▶ **Data records**:
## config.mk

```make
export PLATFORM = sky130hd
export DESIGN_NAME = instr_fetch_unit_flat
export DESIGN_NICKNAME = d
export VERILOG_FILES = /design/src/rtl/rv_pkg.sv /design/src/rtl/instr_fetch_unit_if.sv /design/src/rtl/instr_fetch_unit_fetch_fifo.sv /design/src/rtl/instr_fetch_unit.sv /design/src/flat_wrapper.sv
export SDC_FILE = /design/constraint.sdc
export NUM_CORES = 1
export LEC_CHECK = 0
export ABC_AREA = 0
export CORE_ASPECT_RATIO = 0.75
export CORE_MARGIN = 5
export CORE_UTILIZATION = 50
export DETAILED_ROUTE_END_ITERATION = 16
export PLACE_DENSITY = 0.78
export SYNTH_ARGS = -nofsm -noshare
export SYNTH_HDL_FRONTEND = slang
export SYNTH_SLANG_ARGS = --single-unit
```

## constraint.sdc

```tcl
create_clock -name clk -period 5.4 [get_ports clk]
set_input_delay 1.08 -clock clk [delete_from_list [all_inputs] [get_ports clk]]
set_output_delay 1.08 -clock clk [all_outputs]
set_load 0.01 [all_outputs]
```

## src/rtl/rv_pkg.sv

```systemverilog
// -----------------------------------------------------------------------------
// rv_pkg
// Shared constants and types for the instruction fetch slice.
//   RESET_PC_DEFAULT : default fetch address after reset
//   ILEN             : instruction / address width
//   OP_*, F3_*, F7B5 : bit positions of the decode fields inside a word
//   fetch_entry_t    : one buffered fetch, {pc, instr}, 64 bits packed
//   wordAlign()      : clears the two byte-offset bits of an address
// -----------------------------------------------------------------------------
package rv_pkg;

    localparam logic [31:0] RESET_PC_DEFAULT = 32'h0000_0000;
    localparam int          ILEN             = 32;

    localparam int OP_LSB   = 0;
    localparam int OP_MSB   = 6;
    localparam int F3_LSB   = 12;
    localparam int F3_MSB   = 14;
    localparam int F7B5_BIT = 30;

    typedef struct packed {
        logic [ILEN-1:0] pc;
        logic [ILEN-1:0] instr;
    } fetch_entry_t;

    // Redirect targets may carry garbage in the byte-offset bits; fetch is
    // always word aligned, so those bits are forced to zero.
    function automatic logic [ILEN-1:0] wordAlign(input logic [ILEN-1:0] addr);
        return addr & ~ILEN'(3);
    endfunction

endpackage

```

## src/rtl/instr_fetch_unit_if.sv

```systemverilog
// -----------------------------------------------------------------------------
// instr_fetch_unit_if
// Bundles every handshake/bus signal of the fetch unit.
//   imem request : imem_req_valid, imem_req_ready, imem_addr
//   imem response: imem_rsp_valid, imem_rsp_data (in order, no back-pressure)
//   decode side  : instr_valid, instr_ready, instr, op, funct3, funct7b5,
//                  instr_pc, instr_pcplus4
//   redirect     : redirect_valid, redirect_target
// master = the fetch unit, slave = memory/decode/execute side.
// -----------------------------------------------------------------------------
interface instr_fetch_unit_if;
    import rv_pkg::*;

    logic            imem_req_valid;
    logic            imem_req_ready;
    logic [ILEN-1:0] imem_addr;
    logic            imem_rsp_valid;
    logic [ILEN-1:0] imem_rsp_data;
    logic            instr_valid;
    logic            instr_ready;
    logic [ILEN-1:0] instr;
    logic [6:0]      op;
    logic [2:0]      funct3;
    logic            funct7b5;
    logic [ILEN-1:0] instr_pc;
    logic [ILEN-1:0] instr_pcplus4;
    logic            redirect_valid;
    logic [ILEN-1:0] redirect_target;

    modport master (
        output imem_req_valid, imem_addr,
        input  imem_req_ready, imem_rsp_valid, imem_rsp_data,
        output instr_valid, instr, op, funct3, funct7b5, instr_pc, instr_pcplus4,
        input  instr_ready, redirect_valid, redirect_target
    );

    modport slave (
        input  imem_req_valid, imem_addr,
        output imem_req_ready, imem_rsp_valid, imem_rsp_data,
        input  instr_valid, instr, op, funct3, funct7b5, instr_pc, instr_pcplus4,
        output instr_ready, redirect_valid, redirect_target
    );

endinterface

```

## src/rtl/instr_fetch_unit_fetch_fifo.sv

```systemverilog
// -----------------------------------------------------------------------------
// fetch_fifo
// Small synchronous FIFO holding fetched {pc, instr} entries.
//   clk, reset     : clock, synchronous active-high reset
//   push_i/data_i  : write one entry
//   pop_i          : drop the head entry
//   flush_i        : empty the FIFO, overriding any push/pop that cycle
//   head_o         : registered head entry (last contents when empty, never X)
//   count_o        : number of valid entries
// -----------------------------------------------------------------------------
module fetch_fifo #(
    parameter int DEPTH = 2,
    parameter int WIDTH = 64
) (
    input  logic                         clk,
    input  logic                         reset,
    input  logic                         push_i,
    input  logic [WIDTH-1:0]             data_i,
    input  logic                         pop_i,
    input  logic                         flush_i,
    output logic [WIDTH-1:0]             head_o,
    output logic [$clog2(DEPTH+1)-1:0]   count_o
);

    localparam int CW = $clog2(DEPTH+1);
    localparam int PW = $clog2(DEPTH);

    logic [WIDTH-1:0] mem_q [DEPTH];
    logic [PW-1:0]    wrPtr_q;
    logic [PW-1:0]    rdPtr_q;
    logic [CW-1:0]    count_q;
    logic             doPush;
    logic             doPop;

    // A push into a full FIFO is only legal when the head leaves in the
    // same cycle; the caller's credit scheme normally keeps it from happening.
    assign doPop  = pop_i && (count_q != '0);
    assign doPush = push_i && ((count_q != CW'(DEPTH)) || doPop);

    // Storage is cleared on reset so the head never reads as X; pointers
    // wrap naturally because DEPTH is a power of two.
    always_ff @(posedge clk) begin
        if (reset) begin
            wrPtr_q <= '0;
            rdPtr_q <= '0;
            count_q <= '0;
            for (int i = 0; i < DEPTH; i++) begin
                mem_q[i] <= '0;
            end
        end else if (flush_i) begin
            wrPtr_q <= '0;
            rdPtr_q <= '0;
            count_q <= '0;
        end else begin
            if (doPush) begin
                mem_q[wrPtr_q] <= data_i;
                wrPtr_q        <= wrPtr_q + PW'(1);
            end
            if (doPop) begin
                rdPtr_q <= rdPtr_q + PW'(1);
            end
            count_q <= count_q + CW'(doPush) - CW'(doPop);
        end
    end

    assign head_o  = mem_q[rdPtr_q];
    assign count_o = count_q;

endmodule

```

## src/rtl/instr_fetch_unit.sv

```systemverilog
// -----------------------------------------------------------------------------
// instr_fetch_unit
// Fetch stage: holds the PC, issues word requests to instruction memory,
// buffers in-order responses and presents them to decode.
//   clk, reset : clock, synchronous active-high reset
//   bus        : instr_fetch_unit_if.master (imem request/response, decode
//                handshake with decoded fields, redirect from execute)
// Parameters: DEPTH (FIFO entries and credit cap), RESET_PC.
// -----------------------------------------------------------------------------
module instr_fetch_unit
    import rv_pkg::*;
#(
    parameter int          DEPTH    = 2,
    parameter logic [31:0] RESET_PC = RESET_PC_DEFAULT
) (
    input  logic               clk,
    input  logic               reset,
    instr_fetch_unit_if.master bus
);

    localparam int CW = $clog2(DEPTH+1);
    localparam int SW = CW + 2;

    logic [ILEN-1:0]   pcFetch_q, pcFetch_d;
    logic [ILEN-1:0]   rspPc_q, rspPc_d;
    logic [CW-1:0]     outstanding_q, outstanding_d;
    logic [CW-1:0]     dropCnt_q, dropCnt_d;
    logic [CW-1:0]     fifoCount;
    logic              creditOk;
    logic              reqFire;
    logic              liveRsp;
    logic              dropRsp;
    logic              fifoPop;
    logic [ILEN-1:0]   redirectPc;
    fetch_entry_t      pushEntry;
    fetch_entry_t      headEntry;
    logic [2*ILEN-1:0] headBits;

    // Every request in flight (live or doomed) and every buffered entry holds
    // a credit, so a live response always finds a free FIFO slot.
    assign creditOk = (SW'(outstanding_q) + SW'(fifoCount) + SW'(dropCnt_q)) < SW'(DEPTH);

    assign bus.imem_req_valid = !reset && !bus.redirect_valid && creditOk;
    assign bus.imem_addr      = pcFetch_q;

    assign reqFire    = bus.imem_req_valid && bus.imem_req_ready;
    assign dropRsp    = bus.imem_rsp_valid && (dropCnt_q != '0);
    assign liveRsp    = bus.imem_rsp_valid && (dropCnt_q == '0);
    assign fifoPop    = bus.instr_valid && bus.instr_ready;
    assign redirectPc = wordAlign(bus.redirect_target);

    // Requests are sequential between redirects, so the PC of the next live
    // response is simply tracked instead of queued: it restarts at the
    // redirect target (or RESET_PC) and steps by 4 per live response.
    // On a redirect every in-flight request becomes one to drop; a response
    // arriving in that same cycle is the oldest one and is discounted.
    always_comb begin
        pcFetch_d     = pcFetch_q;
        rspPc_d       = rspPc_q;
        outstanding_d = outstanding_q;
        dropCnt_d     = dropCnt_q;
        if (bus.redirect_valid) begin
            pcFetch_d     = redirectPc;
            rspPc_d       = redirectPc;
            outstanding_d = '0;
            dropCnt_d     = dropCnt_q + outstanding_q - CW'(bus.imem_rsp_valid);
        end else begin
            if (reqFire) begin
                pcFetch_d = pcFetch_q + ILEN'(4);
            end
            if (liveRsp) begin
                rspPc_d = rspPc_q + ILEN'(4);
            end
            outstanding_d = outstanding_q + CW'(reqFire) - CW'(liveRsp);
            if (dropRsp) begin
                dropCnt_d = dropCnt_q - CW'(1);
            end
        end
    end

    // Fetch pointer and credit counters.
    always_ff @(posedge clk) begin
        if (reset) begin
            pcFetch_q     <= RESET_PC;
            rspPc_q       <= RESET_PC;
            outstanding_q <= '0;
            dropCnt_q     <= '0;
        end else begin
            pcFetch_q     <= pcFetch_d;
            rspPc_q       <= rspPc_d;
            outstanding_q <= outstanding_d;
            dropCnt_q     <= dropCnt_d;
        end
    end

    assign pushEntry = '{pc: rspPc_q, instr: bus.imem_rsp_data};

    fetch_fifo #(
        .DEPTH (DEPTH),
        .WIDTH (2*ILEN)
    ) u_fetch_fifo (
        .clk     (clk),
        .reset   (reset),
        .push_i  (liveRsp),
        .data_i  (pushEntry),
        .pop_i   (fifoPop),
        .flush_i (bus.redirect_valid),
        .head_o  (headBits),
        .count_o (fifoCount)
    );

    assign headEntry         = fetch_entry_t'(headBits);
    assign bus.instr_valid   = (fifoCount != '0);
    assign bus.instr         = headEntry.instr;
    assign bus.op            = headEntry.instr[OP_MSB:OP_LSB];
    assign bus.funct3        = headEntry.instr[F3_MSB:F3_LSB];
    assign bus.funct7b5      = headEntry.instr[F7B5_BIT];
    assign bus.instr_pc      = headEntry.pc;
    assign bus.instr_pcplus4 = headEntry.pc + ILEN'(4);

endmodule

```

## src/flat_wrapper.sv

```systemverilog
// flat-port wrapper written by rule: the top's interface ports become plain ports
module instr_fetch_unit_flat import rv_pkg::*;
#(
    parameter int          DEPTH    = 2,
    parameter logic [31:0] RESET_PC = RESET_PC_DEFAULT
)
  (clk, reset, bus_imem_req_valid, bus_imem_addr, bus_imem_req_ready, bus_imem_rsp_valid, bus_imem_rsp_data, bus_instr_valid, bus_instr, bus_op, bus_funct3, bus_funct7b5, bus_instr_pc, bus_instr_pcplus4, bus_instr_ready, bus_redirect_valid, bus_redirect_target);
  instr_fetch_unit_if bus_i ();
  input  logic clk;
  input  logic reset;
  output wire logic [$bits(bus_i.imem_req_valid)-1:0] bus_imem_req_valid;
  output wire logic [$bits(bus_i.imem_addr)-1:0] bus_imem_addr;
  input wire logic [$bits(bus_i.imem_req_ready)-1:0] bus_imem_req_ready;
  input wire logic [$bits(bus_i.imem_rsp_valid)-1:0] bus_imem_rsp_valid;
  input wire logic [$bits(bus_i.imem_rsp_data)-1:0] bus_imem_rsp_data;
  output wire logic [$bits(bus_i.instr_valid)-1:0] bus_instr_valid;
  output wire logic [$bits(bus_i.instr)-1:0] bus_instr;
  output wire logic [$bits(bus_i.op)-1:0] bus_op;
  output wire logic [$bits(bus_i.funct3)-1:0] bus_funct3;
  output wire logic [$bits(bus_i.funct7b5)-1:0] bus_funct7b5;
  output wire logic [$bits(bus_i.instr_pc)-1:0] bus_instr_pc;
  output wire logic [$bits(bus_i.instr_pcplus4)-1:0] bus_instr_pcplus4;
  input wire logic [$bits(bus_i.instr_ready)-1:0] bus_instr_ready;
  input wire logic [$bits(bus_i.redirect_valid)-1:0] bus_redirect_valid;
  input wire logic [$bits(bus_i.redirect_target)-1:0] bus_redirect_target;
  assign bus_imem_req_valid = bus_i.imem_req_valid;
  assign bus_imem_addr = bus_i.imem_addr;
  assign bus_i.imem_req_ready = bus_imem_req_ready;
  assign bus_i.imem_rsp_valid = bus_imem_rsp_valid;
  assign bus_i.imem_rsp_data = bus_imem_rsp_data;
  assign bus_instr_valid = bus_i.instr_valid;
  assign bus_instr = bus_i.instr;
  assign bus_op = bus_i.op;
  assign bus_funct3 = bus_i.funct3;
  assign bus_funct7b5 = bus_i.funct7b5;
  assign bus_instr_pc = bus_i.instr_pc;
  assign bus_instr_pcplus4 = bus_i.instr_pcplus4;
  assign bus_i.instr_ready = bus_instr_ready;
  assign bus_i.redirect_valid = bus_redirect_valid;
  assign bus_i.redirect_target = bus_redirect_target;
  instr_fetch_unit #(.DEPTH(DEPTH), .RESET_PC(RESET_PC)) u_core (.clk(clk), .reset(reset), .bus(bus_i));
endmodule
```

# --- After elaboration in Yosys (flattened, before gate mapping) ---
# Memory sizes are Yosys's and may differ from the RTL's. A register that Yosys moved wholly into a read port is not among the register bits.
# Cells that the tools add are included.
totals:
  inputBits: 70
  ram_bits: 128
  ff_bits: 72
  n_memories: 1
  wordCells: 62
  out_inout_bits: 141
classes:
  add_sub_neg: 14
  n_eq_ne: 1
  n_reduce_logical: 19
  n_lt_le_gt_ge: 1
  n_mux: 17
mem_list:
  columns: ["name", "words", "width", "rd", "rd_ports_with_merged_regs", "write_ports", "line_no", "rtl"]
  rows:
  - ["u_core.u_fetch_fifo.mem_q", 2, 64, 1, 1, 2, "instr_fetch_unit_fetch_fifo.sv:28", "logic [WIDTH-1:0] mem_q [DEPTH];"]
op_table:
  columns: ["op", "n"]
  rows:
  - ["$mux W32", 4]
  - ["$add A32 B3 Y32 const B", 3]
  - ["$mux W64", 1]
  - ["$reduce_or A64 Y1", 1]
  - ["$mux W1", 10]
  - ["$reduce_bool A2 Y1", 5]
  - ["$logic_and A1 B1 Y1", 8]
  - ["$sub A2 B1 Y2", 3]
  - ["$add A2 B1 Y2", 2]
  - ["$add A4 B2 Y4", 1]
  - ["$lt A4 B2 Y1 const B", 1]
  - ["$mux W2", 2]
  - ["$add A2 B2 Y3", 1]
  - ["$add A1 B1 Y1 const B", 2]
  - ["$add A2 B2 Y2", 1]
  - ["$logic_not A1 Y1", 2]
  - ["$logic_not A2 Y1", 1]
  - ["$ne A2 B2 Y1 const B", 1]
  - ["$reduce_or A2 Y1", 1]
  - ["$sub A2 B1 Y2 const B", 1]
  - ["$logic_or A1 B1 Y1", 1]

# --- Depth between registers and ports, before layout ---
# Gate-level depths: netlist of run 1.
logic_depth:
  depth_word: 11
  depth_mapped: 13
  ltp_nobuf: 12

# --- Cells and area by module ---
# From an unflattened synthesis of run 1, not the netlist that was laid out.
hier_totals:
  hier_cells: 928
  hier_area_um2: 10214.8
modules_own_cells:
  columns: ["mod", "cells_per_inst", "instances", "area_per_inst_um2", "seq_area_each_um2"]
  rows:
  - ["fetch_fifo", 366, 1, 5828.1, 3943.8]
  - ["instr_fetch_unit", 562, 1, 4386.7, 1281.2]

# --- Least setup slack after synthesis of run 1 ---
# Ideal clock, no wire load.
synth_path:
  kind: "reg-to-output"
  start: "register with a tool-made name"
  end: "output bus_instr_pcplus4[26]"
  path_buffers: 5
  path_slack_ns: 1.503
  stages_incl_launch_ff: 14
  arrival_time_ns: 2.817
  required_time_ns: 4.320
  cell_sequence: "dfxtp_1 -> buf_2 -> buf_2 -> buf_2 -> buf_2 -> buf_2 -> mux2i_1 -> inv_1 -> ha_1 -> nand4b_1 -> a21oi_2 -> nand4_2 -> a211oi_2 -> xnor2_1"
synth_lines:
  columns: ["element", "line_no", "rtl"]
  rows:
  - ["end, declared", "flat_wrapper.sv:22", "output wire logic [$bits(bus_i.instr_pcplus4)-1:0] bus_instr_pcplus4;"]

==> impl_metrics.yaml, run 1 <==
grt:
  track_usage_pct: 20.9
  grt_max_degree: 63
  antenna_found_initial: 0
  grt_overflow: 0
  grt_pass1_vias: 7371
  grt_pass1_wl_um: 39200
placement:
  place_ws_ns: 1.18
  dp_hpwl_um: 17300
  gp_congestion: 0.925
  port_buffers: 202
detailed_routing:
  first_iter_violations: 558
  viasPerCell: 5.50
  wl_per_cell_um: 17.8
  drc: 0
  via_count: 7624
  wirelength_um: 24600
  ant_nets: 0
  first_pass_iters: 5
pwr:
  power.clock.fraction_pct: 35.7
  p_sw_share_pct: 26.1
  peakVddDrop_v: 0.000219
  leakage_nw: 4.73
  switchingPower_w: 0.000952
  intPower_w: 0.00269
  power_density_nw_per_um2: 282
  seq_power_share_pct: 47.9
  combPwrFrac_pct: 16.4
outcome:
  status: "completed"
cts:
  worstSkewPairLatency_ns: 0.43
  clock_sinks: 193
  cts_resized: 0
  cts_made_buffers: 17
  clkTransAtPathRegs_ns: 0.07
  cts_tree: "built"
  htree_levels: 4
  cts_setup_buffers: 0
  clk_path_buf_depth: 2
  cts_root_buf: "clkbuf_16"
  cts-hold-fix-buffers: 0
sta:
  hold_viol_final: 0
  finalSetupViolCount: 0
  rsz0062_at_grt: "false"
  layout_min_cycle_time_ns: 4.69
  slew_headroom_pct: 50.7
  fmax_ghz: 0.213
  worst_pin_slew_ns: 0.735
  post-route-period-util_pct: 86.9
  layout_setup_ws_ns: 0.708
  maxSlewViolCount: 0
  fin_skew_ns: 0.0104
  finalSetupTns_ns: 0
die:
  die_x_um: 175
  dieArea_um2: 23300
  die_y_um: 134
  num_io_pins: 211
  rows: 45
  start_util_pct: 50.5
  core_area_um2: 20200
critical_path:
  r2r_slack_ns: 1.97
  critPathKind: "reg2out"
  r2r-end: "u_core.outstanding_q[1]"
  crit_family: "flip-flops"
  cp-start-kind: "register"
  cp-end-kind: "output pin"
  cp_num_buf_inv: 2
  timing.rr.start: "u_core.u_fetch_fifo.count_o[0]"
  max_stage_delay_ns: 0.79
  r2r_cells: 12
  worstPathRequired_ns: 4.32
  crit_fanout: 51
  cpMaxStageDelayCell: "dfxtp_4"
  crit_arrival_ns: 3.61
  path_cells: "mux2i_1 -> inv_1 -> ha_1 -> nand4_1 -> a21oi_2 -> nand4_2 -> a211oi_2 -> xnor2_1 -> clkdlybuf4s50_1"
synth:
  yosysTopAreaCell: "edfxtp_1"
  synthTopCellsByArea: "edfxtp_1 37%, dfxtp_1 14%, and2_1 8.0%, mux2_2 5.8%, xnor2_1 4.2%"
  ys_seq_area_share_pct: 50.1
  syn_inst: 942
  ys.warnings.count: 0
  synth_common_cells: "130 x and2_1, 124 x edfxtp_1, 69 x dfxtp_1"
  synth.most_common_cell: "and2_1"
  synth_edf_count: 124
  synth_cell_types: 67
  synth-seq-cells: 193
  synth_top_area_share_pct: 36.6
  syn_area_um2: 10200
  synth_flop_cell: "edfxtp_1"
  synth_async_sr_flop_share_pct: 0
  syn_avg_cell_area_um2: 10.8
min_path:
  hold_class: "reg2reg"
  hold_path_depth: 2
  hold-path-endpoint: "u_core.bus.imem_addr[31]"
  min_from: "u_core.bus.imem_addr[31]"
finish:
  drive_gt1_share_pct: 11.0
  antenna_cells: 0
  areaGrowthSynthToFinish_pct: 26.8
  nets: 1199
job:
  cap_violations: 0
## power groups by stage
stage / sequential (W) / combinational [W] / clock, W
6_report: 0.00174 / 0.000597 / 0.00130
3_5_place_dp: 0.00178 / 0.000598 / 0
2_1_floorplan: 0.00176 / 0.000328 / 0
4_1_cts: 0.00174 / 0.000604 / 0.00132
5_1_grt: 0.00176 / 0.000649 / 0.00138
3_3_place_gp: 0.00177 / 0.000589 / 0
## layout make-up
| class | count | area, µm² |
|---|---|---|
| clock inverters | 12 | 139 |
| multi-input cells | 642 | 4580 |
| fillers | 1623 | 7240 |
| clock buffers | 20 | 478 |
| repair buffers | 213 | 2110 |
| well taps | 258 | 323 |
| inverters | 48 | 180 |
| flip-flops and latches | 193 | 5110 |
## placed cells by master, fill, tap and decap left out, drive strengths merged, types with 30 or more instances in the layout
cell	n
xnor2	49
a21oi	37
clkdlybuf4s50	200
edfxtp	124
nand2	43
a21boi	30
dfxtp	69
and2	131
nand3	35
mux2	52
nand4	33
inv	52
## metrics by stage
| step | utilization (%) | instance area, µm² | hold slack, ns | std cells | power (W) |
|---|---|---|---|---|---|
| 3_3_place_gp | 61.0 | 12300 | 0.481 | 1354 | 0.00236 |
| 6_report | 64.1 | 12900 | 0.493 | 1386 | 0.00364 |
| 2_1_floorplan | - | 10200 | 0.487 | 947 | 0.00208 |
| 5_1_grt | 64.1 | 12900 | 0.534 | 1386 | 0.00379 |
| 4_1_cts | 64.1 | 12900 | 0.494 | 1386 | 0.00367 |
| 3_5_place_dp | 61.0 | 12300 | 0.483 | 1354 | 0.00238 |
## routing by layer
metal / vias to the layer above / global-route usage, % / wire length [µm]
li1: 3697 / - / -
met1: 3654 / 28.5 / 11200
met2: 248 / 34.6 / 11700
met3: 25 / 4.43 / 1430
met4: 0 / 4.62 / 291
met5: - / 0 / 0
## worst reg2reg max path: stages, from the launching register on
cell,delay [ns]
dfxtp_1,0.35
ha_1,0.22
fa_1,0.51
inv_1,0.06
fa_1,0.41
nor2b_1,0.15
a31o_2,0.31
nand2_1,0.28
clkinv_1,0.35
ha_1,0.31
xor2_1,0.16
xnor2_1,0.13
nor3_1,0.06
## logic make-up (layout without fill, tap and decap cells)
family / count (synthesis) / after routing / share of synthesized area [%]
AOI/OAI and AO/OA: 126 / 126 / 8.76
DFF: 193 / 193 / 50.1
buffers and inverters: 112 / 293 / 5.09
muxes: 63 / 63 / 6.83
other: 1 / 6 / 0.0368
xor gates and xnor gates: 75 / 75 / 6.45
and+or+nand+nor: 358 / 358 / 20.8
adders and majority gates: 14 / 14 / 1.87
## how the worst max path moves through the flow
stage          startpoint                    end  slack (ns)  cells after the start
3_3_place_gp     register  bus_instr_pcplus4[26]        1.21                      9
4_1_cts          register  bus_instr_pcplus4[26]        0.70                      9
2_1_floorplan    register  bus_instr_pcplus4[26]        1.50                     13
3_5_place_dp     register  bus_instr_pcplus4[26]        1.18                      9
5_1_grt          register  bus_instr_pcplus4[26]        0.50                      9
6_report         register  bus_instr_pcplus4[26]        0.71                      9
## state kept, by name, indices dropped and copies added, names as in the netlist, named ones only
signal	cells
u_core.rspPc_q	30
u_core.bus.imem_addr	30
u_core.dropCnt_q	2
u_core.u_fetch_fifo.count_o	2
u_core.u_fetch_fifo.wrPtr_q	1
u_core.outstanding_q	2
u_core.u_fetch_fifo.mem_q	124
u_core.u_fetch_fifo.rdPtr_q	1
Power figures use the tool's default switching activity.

▶ **Work request**:
All lines of the records above that carry the word "inverters" should be listed.

▶ **Solution for this problem**:
| clock inverters | 12 | 139 |
| inverters | 48 | 180 |
buffers and inverters: 112 / 293 / 5.09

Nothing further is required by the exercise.